| IMO the problem with gRPC isn't the protocol or the protobufs, but the terrible tooling - at least on the Java end. It generates shit code with awful developer ergonomics. When you run the protobuf builder... * The client stub is a concrete final class. It can't be mocked in tests. * When implementing a server, you have to extend a concrete class (not an interface). * The server method has an async method signature. Screws up AOP-oriented behavior like `@Transactional` * No support for exceptions. * Immutable value classes yes, but you have to construct them with builders. The net result is that if you want to use gRPC in your SOA, you have to write a lot of plumbing to hide the gRPC noise and get clean, testable code.
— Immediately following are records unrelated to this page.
Background: an optimization exercise with open tools, aiming at small area. Do not read the settings as production practice. The RTL was checked by simulation tests, not by an equivalence proof against the original design. Power and IR drop assume default switching activity.

Setup of job 103:
==> module r_debug_mw, before the edit <==
module r_debug_mw #(
   parameter int ADDR_BYTES  = 4,
   parameter int MAX_WORDS   = 16,
   parameter int TIMEOUT_CYC = 4096
) (
   input  logic        clk,
   input  logic        reset,
   output logic [63:0] O_TDATA,
   output logic        O_TVALID,
   output logic        O_TLAST,
   input  logic        O_TREADY,
   input  logic [63:0] I_TDATA,
   input  logic        I_TVALID,
   input  logic        I_TLAST,
   output logic        I_TREADY,
   output logic [7:0]  tx_data,
   output logic        tx_has_data,
   input  logic        tx_data_consume,
   input  logic [7:0]  rx_data,
   output logic        rx_has_space,
   input  logic        rx_data_produce,
   output logic        busy,
   output logic        err_sticky
);
   localparam logic [2:0] IDLE = 3'd0, CNT = 3'd1, ADDR = 3'd2, PAYLOAD = 3'd3,
                          MREQ = 3'd4, MRESP = 3'd5, TXDATA = 3'd6, TXACK = 3'd7;
   logic [2:0]   state;
   logic [511:0] sb;           
   logic [31:2]  addr;
   logic [4:0]   n;            
   logic [1:0]   opc;          
   logic [5:0]   c;            
   logic [11:0]  tcnt;         
   logic [3:0]   p;            
   logic         swap, zero;   
   logic         tmo;          
   logic         drain, tx_ld;
   logic         tx_sh, rx_ok, is_rd, is_wrs, is_fill, a, last_pay, acc, wr_en, cap, tx_free;
   logic [4:0]   e;
   logic [63:0]  beat;
   assign a            = addr[2];
   assign tcnt         = addr[23:12];
   assign tx_data      = addr[31:24];
   assign tmo          = addr[9];
   assign zero         = addr[8];
   assign swap         = addr[7];
   assign p            = addr[6:3];    
   assign is_rd        = (opc == 2'b11);
   assign is_wrs       = (opc == 2'b10);
   assign is_fill      = (opc == 2'b01);
   assign rx_has_space = !state[2];
   assign busy         = (state != IDLE);
   assign O_TVALID     = (state == MREQ);
   assign rx_ok        = rx_data_produce && rx_has_space;
   assign e            = n + {4'd0, a} + 5'd1;           
   assign last_pay     = (c[1:0] == 2'd3) && (is_fill || c[5:2] == e[3:0]);
   assign O_TLAST      = is_rd || (c[3:0] == e[4:1]);
   assign I_TREADY     = drain || (state == MRESP && (!is_rd || p[3]));
   assign acc          = I_TVALID && I_TREADY && !drain;
   assign wr_en        = (state == PAYLOAD) && rx_data_produce;
   assign cap          = (state == MRESP) && is_rd && acc;
   assign tx_free      = !tx_ld && !tx_has_data;
   assign tx_sh        = !p[3] && tx_free && (state == MRESP || state == TXDATA);
   logic        hsel;
   logic [7:0]  bsel;
   logic [63:0] header;
   assign hsel   = (c[3:0] == 4'd0);
   assign header = {{6'd0, is_rd, !is_rd}, {4'd0, e[4:1]}, {4'hF, {4{!a}}}, {{4{e[0]}}, 4'hF},
                    addr[31:3], 3'd0};
   always_comb begin
      for (int k = 0; k < 8; k++) bsel[k] = (c[2:0] == 3'(k)) && !hsel;
      O_TDATA = {64{hsel}} & header;
      for (int k = 0; k < 8; k++) O_TDATA = O_TDATA | ({64{bsel[k]}} & sb[64*k +: 64]);
   end
   logic [511:0] sb_in;
   always_comb
   begin
      for (int w = 0; w < 16; w++) sb_in[32*w +: 32] = {rx_data, sb[32*w+8 +: 24]};
      if (is_rd) sb_in[31:24] = sb[39:32];
   end
   always_ff @(posedge clk)
      for (int w = 0; w < 16; w++) begin
         if (w < 2 && cap)
            sb[32*w +: 32] <= I_TDATA[32*w +: 32];
         else if ((w < 2 && tx_sh) || (wr_en && (is_fill || c[5:2] == 4'(w))))
            sb[32*w +: 32] <= sb_in[32*w +: 32];
      end
   logic tz, tend;
   assign tz   = (tcnt[10:0] == 11'd0);
   assign tend = tz && tcnt[11];
   always_ff @(posedge clk) begin
      if (reset) begin
         state <= IDLE; tx_ld <= 1'b0; tx_has_data <= 1'b0;
         err_sticky <= 1'b0; drain <= 1'b0;
      end else begin
         tx_ld <= 1'b0;
         if (tx_ld) tx_has_data <= 1'b1;
         else if (tx_data_consume) tx_has_data <= 1'b0;
         if (tx_sh) begin
            addr[31:24] <= zero ? 8'd0 : swap ? sb[39:32] : sb[7:0];
            tx_ld   <= 1'b1;
            addr[6:3]       <= p + 4'd1;
         end
         if (drain && I_TVALID && I_TLAST) drain <= 1'b0;
         case (state)
            IDLE: begin
               c <= '0;
               if (rx_ok) begin
                  opc <= {rx_data[1], rx_data[2] | !rx_data[0]};
                  addr[9] <= (rx_data != 8'h04);    
                  if (rx_data == 8'h04) state <= TXACK;
                  else if (rx_data == 8'h01 || rx_data == 8'h02 || rx_data == 8'h03 || rx_data == 8'h05)
                     state <= CNT;
                  else state <= TXACK;
               end
            end
            CNT: if (rx_ok) begin
               n <= rx_data[4:0];
               if (rx_data == 8'd0 || rx_data > 8'd16) begin addr[9] <= 1'b1; state <= TXACK; end
               else state <= ADDR;
            end
            ADDR: if (rx_ok) begin
               addr <= {rx_data, addr[31:10]};    
               c <= c + 6'd1;
               if (c[1:0] == 2'd3) begin
                  if (is_rd) begin c <= '0; state <= MREQ; end
                  else begin c <= {3'b001, addr[10], 2'b00}; state <= PAYLOAD; end
               end
            end
            PAYLOAD: if (rx_ok) begin
               c <= c + 6'd1;
               if (last_pay) begin c <= '0; state <= MREQ; end
            end
            MREQ: if (O_TREADY) begin
               if (O_TLAST) begin addr[23:12] <= '0; addr[9] <= 1'b0; addr[6] <= 1'b1; state <= MRESP; end
               else c <= c + 6'd1;
            end
            MRESP: begin
               if (acc) addr[23:12] <= '0;
               else if (!I_TVALID)
                  addr[23:12] <= {tcnt[10:0], tcnt[11] ^ tcnt[7] ^ tcnt[1] ^ tcnt[0] ^ tz};
               if (acc) begin
                  if (is_rd) begin
                     addr[8] <= 1'b0; c <= 6'd1;
                     if (c == 6'd0 && a) begin
                        addr[6:3] <= 4'd4; addr[7] <= 1'b1; n <= n - 5'd1;
                     end else if (n >= 5'd2) begin
                        addr[6:3] <= 4'd0; addr[7] <= 1'b0; n <= n - 5'd2;
                     end else if (n != 5'd0) begin
                        addr[6:3] <= 4'd4; addr[7] <= 1'b0; n <= '0;
                     end
                     if (I_TLAST) state <= TXDATA;
                  end else if (I_TLAST) begin
                     if (is_wrs) state <= TXACK;
                     else state <= IDLE;
                  end
               end else if (!I_TVALID && tend) begin
                  err_sticky <= 1'b1; drain <= 1'b1; addr[9] <= 1'b1;
                  if (is_rd) state <= TXDATA;
                  else if (is_wrs) state <= TXACK;
                  else state <= IDLE;
               end
            end
            TXDATA: if (p[3] && tx_free) begin
               if (n != 5'd0) begin
                  addr[8] <= 1'b1; addr[6:3] <= 4'd4; n <= n - 5'd1;
               end else if (tmo) state <= TXACK;
               else state <= IDLE;
            end
            TXACK: if (tx_free) begin
               addr[31:24] <= tmo ? 8'hEE : is_wrs ? 8'hAA : 8'hA5;
               tx_ld   <= 1'b1;
               if (tmo) err_sticky <= 1'b1;
               addr[9]     <= 1'b0;
               n       <= '0;
               addr[6] <= 1'b1;    
               state   <= TXDATA;
            end
         endcase
      end
   end
endmodule
clock: 6.0 ns
lec_check: 0
cap_margin: 0
core_margin: 2
core_utilization: 65
place_density: 0.75
slew_margin: 0
standard.sh (not shown) runs the stock make flow with config.mk's settings and CLKGATE_MAP_FILE= SYNTH_SCRIPT=/design/flow/synth_recipe.tcl, a recipe that flattens the netlist after the stock synthesis.
==> flow/flow/run.sh <==
#!/bin/bash
# Standard ORFS layout with: an area-oriented ABC script for the final technology mapping,
# the smallest buffer for port buffering, and CTS without dummy loads.
set -euo pipefail
export FLOW_WORK=$(pwd)
export MY_ABC_SCRIPT=$FLOW_WORK/flow/area.script
export BUFFER_PORTS_ARGS="-buffer_cell sky130_fd_sc_hd__buf_1"
export CTS_ARGS="-sink_clustering_enable -repair_clock_nets -dont_use_dummy_load -sink_clustering_size 10 -sink_clustering_max_diameter 40 -buf_list sky130_fd_sc_hd__clkbuf_4"
bash standard.sh SYNTH_SCRIPT=$FLOW_WORK/flow/wrap.tcl finish > standard.log 2>&1
==> flow/flow/area.script <==
strash
dc2
dch -f
amap
strash
dch -f
amap
topo
stime -c
==> flow/flow/wrap.tcl <==
# The standard synthesis script, with the final ABC mapping run from flow/area.script
# (an area-oriented script) instead of ORFS's delay-oriented one. Registers are mapped before
# this step, so they are the standard synthesis's registers.
proc abc {args} {
  set i [lsearch $args -script]
  if { $i >= 0 } { lset args [expr {$i + 1}] $::env(MY_ABC_SCRIPT) }
  yosys abc {*}$args
}
source $::env(FLOW_WORK)/synth_recipe.tcl
Relative to job 103, the following input files were edited for job 105:
--- a/flow/design.v
+++ b/flow/design.v
@@ -30,21 +30,13 @@
    logic [4:0]   n;            
    logic [1:0]   opc;          
    logic [5:0]   c;            
-   logic [11:0]  tcnt;         
+   logic [11:0]  tcnt;
    logic [3:0]   p;            
-   logic         swap, zero;   
-   logic         tmo;          
-   logic         drain, tx_ld;
+   logic         swap, zero, tmo, drain, tx_ld;
    logic         tx_sh, rx_ok, is_rd, is_wrs, is_fill, a, last_pay, acc, wr_en, cap, tx_free;
    logic [4:0]   e;
    logic [63:0]  beat;
    assign a            = addr[2];
-   assign tcnt         = addr[23:12];
-   assign tx_data      = addr[31:24];
-   assign tmo          = addr[9];
-   assign zero         = addr[8];
-   assign swap         = addr[7];
-   assign p            = addr[6:3];    
    assign is_rd        = (opc == 2'b11);
    assign is_wrs       = (opc == 2'b10);
    assign is_fill      = (opc == 2'b01);
@@ -60,7 +52,7 @@
    assign wr_en        = (state == PAYLOAD) && rx_data_produce;
    assign cap          = (state == MRESP) && is_rd && acc;
    assign tx_free      = !tx_ld && !tx_has_data;
-   assign tx_sh        = !p[3] && tx_free && (state == MRESP || state == TXDATA);
+   assign tx_sh        = !p[3] && tx_free;
    logic        hsel;
    logic [7:0]  bsel;
    logic [63:0] header;
@@ -89,34 +81,38 @@
    assign tz   = (tcnt[10:0] == 11'd0);
    assign tend = tz && tcnt[11];
    always_ff @(posedge clk) begin
+      if (state == MRESP && !acc) begin
+         if (!I_TVALID) tcnt <= {tcnt[10:0], tcnt[11] ^ tcnt[7] ^ tcnt[1] ^ tcnt[0] ^ tz};
+      end else tcnt <= '0;
+   end
+   always_ff @(posedge clk) begin
       if (reset) begin
-         state <= IDLE; tx_ld <= 1'b0; tx_has_data <= 1'b0;
+         state <= IDLE; p <= 4'b1000; tx_ld <= 1'b0; tx_has_data <= 1'b0;
          err_sticky <= 1'b0; drain <= 1'b0;
       end else begin
          tx_ld <= 1'b0;
          if (tx_ld) tx_has_data <= 1'b1;
          else if (tx_data_consume) tx_has_data <= 1'b0;
-         if (tx_sh) begin
-            addr[31:24] <= zero ? 8'd0 : swap ? sb[39:32] : sb[7:0];
+         if (!p[3] && tx_free) begin
+            tx_data <= zero ? 8'd0 : swap ? sb[39:32] : sb[7:0];
             tx_ld   <= 1'b1;
-            addr[6:3]       <= p + 4'd1;
+            p       <= p + 4'd1;
          end
          if (drain && I_TVALID && I_TLAST) drain <= 1'b0;
          case (state)
             IDLE: begin
-               c <= '0;
+               tmo <= 1'b0; c <= '0;
                if (rx_ok) begin
                   opc <= {rx_data[1], rx_data[2] | !rx_data[0]};
-                  addr[9] <= (rx_data != 8'h04);    
                   if (rx_data == 8'h04) state <= TXACK;
                   else if (rx_data == 8'h01 || rx_data == 8'h02 || rx_data == 8'h03 || rx_data == 8'h05)
                      state <= CNT;
-                  else state <= TXACK;
+                  else begin tmo <= 1'b1; state <= TXACK; end
                end
             end
             CNT: if (rx_ok) begin
                n <= rx_data[4:0];
-               if (rx_data == 8'd0 || rx_data > 8'd16) begin addr[9] <= 1'b1; state <= TXACK; end
+               if (rx_data == 8'd0 || rx_data > 8'd16) begin tmo <= 1'b1; state <= TXACK; end
                else state <= ADDR;
             end
             ADDR: if (rx_ok) begin
@@ -132,22 +128,19 @@
                if (last_pay) begin c <= '0; state <= MREQ; end
             end
             MREQ: if (O_TREADY) begin
-               if (O_TLAST) begin addr[23:12] <= '0; addr[9] <= 1'b0; addr[6] <= 1'b1; state <= MRESP; end
+               if (O_TLAST) state <= MRESP;
                else c <= c + 6'd1;
             end
             MRESP: begin
-               if (acc) addr[23:12] <= '0;
-               else if (!I_TVALID)
-                  addr[23:12] <= {tcnt[10:0], tcnt[11] ^ tcnt[7] ^ tcnt[1] ^ tcnt[0] ^ tz};
                if (acc) begin
                   if (is_rd) begin
-                     addr[8] <= 1'b0; c <= 6'd1;
+                     zero <= 1'b0; c <= 6'd1;
                      if (c == 6'd0 && a) begin
-                        addr[6:3] <= 4'd4; addr[7] <= 1'b1; n <= n - 5'd1;
+                        p <= 4'd4; swap <= 1'b1; n <= n - 5'd1;
                      end else if (n >= 5'd2) begin
-                        addr[6:3] <= 4'd0; addr[7] <= 1'b0; n <= n - 5'd2;
+                        p <= 4'd0; swap <= 1'b0; n <= n - 5'd2;
                      end else if (n != 5'd0) begin
-                        addr[6:3] <= 4'd4; addr[7] <= 1'b0; n <= '0;
+                        p <= 4'd4; swap <= 1'b0; n <= '0;
                      end
                      if (I_TLAST) state <= TXDATA;
                   end else if (I_TLAST) begin
@@ -155,7 +148,7 @@
                      else state <= IDLE;
                   end
                end else if (!I_TVALID && tend) begin
-                  err_sticky <= 1'b1; drain <= 1'b1; addr[9] <= 1'b1;
+                  err_sticky <= 1'b1; drain <= 1'b1; tmo <= 1'b1;
                   if (is_rd) state <= TXDATA;
                   else if (is_wrs) state <= TXACK;
                   else state <= IDLE;
@@ -163,17 +156,16 @@
             end
             TXDATA: if (p[3] && tx_free) begin
                if (n != 5'd0) begin
-                  addr[8] <= 1'b1; addr[6:3] <= 4'd4; n <= n - 5'd1;
+                  zero <= 1'b1; p <= 4'd4; n <= n - 5'd1;
                end else if (tmo) state <= TXACK;
                else state <= IDLE;
             end
             TXACK: if (tx_free) begin
-               addr[31:24] <= tmo ? 8'hEE : is_wrs ? 8'hAA : 8'hA5;
+               tx_data <= tmo ? 8'hEE : is_wrs ? 8'hAA : 8'hA5;
                tx_ld   <= 1'b1;
                if (tmo) err_sticky <= 1'b1;
-               addr[9]     <= 1'b0;
+               tmo     <= 1'b0;
                n       <= '0;
-               addr[6] <= 1'b1;    
                state   <= TXDATA;
             end
          endcase
## What came out
- Job 105 completed every stage of the flow, and the final layout passed the timing, DRC and antenna checks.
- Re depth of the worst register-to-register path: job 103 and job 105 aren't equal, and the higher value belongs to job 105.
- For job 105, the highest metal layer with signal wires was met5, unlike job 103, where it was met4.
- In the reports for job 103 and job 105, the larger clock buffer instance count of the final layout belongs to job 105.
- [job 105 vs job 103] worst path setup slack after routing: lower in job 105
- Job 105 ends up with a total power that is 290 uW lower than in job 103.
- Relative to job 103, the met1 layer wirelength in the final routing measured on job 105 has increased by a few percent.
- On arithmetic-cell share of the synthesized area counting full adders, half adders and majority gates, job 103 tracks job 105 almost exactly.
- In job 105 the post-detailed-routing wire length turned out 4.1% lower than in job 103.

==> port drivers added, routing unchanged <==
How much do the figures lean on ideal ports? The routed layouts below were timed once more, with nothing changed but the port constraints.
Step 1 (the two cells are an assumption about what drives the block):
set clk [get_ports {clk}]
set_driving_cell -lib_cell sky130_fd_sc_hd__clkbuf_16 $clk
set_driving_cell -lib_cell sky130_fd_sc_hd__buf_2 [delete_from_list [all_inputs] $clk]
Step 2 times the ports against the registers' clock, not the clock port: input delays grow and output delays shrink by t, the midpoint of the rising clock arrivals with the driver on.
Three values: ideal ports, drivers, drivers and shift; two values: the first two.
run	t (ns)	setup WS [ns]	clock arrival spread, ns	worst slew at a driven data input, ns
job 103	0.783	0.613 / 0.563 / 1.346	0.074 / 0.074	0.05
job 105	0.764	0.374 / 0.324 / 0.722	0.081 / 0.081	0.04
After both steps every run listed still meets setup and hold.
There's no reason it has to be this way, but it is that way, and I don't want to write my own protobuf compiler. Thrift's rpc compiler has many of the same problems, plus some others. Sigh. |
I believe this is deliberate, you are supposed to substitute a fake server. This is superior in theory since you have much less scope to get error reporting wrong (since errors actually go across a gRPC transport during the test).
Of course.. at least with C++, there is no well-lit-path for actually _doing_ that, which seems bonkers. In my case I had to write a bunch of undocumented boilerplate to make this happen.
IIUC for Stubby (Google's internal precursor to gRPC) those kinda bizarre ergonomic issues are solved.